Stored items
──────
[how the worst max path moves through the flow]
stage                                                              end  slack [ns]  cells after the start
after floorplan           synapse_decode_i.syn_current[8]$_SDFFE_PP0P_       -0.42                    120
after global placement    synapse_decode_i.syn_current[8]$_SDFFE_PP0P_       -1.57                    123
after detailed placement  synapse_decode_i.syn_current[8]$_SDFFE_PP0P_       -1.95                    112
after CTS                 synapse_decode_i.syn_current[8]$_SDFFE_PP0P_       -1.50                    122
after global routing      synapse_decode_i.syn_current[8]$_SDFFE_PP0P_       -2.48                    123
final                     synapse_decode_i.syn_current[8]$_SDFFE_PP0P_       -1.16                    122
File: config.mk
export PLATFORM = sky130hd
export DESIGN_NAME = xcom_cmd_top
export DESIGN_NICKNAME = d
export VERILOG_FILES = /design/src/rtl/xcom_cmd_pkg.sv /design/src/rtl/xcom_link_pkg.sv /design/src/rtl/xcom_cmd_arb.sv /design/src/rtl/xcom_cmd_capture.sv /design/src/rtl/xcom_cmd_top.sv /design/src/rtl/xcom_loc_exec.sv /design/src/rtl/xcom_tx.sv
export SDC_FILE = /design/constraint.sdc
export NUM_CORES = 1
export LEC_CHECK = 0
export ABC_AREA = 1
export BUFFER_PORTS_ARGS = -buffer_cell sky130_fd_sc_hd__buf_2
export CAP_MARGIN = 25
export CORE_MARGIN = 2
export CORE_UTILIZATION = 50
export DETAILED_ROUTE_END_ITERATION = 6
export MAX_ROUTING_LAYER = met4
export PLACE_DENSITY = 0.83
export SLEW_MARGIN = 30
export SYNTH_ARGS = -nofsm -noshare
export SYNTH_HDL_FRONTEND = slang
export SYNTH_SLANG_ARGS = --single-unit
File: constraint.sdc
create_clock -name i_clk -period 7 [get_ports i_clk]
set_clock_uncertainty 0.2 [all_clocks]
set_input_delay 0.7 -clock i_clk [delete_from_list [all_inputs] [get_ports i_clk]]
set_output_delay 0.7 -clock i_clk [all_outputs]
set_load 0.02 [all_outputs]
File: src/rtl/xcom_cmd_pkg.sv
// command-side definitions shared by the capture, arbiter and executor blocks of the xcom front end
package xcom_cmd_pkg;

  // opcode field as seen on both command sources
  // unlisted codes fall through as nop
  typedef enum logic [4:0] {
    OP_NOP      = 5'd0,
    OP_SET_ID   = 5'd1,
    OP_SET_TICK = 5'd2,
    OP_SEND0    = 5'd4,
    OP_SEND8    = 5'd5,
    OP_SEND16   = 5'd6,
    OP_SEND32   = 5'd7
  } cmd_op_e;

  // one merged command, 41 bits
  typedef struct packed {
    cmd_op_e     op;
    logic [3:0]  dst;
    logic [31:0] data;
  } cmd_t;

  // network sends, low two bits carry the length code
  function automatic logic cmd_is_net(input cmd_op_e op);
    return (op inside {OP_SEND0, OP_SEND8, OP_SEND16, OP_SEND32});
  endfunction

  // register writes handled on this board
  function automatic logic cmd_is_loc(input cmd_op_e op);
    return (op inside {OP_SET_ID, OP_SET_TICK});
  endfunction

  // pack source fields into a command
  function automatic cmd_t cmd_make(input cmd_op_e op, input logic [31:0] data0,
                                    input logic [31:0] data1);
    cmd_t c;
    c.op   = op;
    c.dst  = data0[3:0];
    c.data = data1;
    return c;
  endfunction

endpackage

File: src/rtl/xcom_link_pkg.sv
// serial link definitions used by the xcom transmitter and the link configuration registers
package xcom_link_pkg;

  // payload length code, header bits 6:5
  typedef enum logic [1:0] {
    LEN_NONE = 2'd0,
    LEN_8    = 2'd1,
    LEN_16   = 2'd2,
    LEN_32   = 2'd3
  } len_e;

  // 8-bit header, sent MSB first
  typedef struct packed {
    logic       sync;
    len_e       len;
    logic       spare;
    logic [3:0] dst;
  } hdr_t;

  // phase length is tick+2 clock cycles
  typedef logic [2:0] tick_t;

  // number of payload bits for a length code
  function automatic logic [5:0] len_bits(input len_e len);
    logic [5:0] n;
    case (len)
      LEN_8:   n = 6'd8;
      LEN_16:  n = 6'd16;
      LEN_32:  n = 6'd32;
      default: n = 6'd0;
    endcase
    return n;
  endfunction

endpackage

File: src/rtl/xcom_cmd_arb.sv
// picks one pending command, processor first, and drives the local or network request level
`timescale 1ns/1ps

module xcom_cmd_arb (
  input  logic               i_clk,
  input  logic               c_rst_ni,
  // processor capture
  input  logic               i_c_pending,
  input  logic               i_c_is_net,
  input  xcom_cmd_pkg::cmd_t i_c_cmd,
  // host capture
  input  logic               i_p_pending,
  input  logic               i_p_is_net,
  input  xcom_cmd_pkg::cmd_t i_p_cmd,
  // take pulses back to the captures
  output logic               o_c_take,
  output logic               o_p_take,
  // executors
  output xcom_cmd_pkg::cmd_t o_cmd,
  output logic               o_loc_req,
  output logic               o_net_req,
  input  logic               i_loc_ack,
  input  logic               i_net_ack
);

  import xcom_cmd_pkg::*;

  typedef enum logic [1:0] {
    ST_IDLE,
    ST_LOC,
    ST_NET
  } arb_state_e;

  arb_state_e state_q;
  cmd_t       cmd_q;

  ////////////////////////////////////////////////////////////
  // grant FSM
  ////////////////////////////////////////////////////////////

  always_ff @(posedge i_clk) begin
    if (!c_rst_ni) begin
      state_q  <= ST_IDLE;
      o_c_take <= 1'b0;
      o_p_take <= 1'b0;
    end else begin
      // take is a single cycle pulse
      o_c_take <= 1'b0;
      o_p_take <= 1'b0;
      case (state_q)
        ST_IDLE: begin
          // processor wins a tie
          if (i_c_pending) begin
            o_c_take <= 1'b1;
            state_q  <= i_c_is_net ? ST_NET : ST_LOC;
          end else if (i_p_pending) begin
            o_p_take <= 1'b1;
            state_q  <= i_p_is_net ? ST_NET : ST_LOC;
          end
        end
        ST_LOC: begin
          if (i_loc_ack) begin
            state_q <= ST_IDLE;
          end
        end
        ST_NET: begin
          // tx busy keeps us here, captures stay pending
          if (i_net_ack) begin
            state_q <= ST_IDLE;
          end
        end
        default: state_q <= ST_IDLE;
      endcase
    end
  end

  // copy of the granted command, stable for the whole request
  always_ff @(posedge i_clk) begin
    if (state_q == ST_IDLE) begin
      if (i_c_pending) begin
        cmd_q <= i_c_cmd;
      end else if (i_p_pending) begin
        cmd_q <= i_p_cmd;
      end
    end
  end

  ////////////////////////////////////////////////////////////
  // request levels
  ////////////////////////////////////////////////////////////

  // one-hot by construction of the state encoding
  assign o_loc_req = (state_q == ST_LOC);
  assign o_net_req = (state_q == ST_NET);
  assign o_cmd     = cmd_q;

endmodule

File: src/rtl/xcom_cmd_capture.sv
// holds one pending command from a single source until the arbiter takes it
`timescale 1ns/1ps

module xcom_cmd_capture #(
  parameter int CNT_W = 4
) (
  input  logic               i_clk,
  input  logic               c_rst_ni,
  // source side
  input  logic               i_vld,
  input  logic [4:0]         i_op,
  input  logic [31:0]        i_data0,
  input  logic [31:0]        i_data1,
  // arbiter side
  input  logic               i_take,
  output logic               o_pending,
  output logic               o_is_net,
  output xcom_cmd_pkg::cmd_t o_cmd,
  output logic [CNT_W-1:0]   o_cnt
);

  import xcom_cmd_pkg::*;

  cmd_op_e          op_in;
  logic             op_ok;
  logic             accept;
  logic [CNT_W-1:0] cnt_q;

  ////////////////////////////////////////////////////////////
  // strobe qualification
  ////////////////////////////////////////////////////////////

  // raw code, unknown values end up rejected below
  assign op_in = cmd_op_e'(i_op);

  // nop and unknown codes never occupy the slot
  assign op_ok = cmd_is_net(op_in) | cmd_is_loc(op_in);

  // slot busy means the strobe is lost
  assign accept = i_vld & ~o_pending & op_ok;

  ////////////////////////////////////////////////////////////
  // slot state and counter
  ////////////////////////////////////////////////////////////

  always_ff @(posedge i_clk) begin
    if (!c_rst_ni) begin
      o_pending <= 1'b0;
      o_is_net  <= 1'b0;
      cnt_q     <= '0;
    end else if (accept) begin
      o_pending <= 1'b1;
      o_is_net  <= cmd_is_net(op_in);
      // wraps at 2**CNT_W
      cnt_q     <= cnt_q + CNT_W'(1);
    end else if (i_take) begin
      // arbiter copied the command, slot is free
      o_pending <= 1'b0;
    end
  end

  // payload, only written on accept
  always_ff @(posedge i_clk) begin
    if (accept) begin
      o_cmd <= cmd_make(op_in, i_data0, i_data1);
    end
  end

  assign o_cnt = cnt_q;

endmodule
──────
**What the task asks:**
In the records above, locate the lines holding the word "automatic". Copy each of them.

**Result for this exercise:**
  function automatic logic cmd_is_net(input cmd_op_e op);
  function automatic logic cmd_is_loc(input cmd_op_e op);
  function automatic cmd_t cmd_make(input cmd_op_e op, input logic [31:0] data0,
  function automatic logic [5:0] len_bits(input len_e len);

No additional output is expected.